WHAT TO WORK ON:
Write out the following listing's lines from the one with "[routing by layer]" to the one with "Note: power is", exactly, with both included and no others.

- - - - - - -

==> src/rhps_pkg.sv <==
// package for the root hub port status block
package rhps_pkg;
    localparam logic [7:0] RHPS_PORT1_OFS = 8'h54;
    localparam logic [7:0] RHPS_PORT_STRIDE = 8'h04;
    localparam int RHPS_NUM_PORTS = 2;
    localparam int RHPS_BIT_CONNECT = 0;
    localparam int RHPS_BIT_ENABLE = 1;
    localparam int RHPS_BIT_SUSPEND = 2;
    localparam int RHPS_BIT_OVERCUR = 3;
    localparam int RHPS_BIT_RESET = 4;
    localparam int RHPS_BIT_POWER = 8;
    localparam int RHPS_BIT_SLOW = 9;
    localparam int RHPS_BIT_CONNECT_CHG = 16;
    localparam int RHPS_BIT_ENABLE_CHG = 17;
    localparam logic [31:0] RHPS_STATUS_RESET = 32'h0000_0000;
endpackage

- - - - - - -

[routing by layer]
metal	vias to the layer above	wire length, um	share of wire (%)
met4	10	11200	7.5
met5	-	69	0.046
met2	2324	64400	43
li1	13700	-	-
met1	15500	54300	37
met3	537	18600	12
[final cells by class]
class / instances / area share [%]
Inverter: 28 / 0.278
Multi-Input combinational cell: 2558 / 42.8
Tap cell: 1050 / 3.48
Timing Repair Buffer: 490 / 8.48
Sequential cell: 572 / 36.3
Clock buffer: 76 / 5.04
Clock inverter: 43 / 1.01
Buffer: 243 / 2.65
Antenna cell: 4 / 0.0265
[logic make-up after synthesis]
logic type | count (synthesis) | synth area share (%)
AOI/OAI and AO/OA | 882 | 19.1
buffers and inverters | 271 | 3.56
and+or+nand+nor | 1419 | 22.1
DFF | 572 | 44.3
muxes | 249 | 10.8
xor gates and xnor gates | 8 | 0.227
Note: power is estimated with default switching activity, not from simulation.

- - - - - - -

EXERCISE RESULT:
[routing by layer]
metal	vias to the layer above	wire length, um	share of wire (%)
met4	10	11200	7.5
met5	-	69	0.046
met2	2324	64400	43
li1	13700	-	-
met1	15500	54300	37
met3	537	18600	12
[final cells by class]
class / instances / area share [%]
Inverter: 28 / 0.278
Multi-Input combinational cell: 2558 / 42.8
Tap cell: 1050 / 3.48
Timing Repair Buffer: 490 / 8.48
Sequential cell: 572 / 36.3
Clock buffer: 76 / 5.04
Clock inverter: 43 / 1.01
Buffer: 243 / 2.65
Antenna cell: 4 / 0.0265
[logic make-up after synthesis]
logic type | count (synthesis) | synth area share (%)
AOI/OAI and AO/OA | 882 | 19.1
buffers and inverters | 271 | 3.56
and+or+nand+nor | 1419 | 22.1
DFF | 572 | 44.3
muxes | 249 | 10.8
xor gates and xnor gates | 8 | 0.227
Note: power is estimated with default switching activity, not from simulation.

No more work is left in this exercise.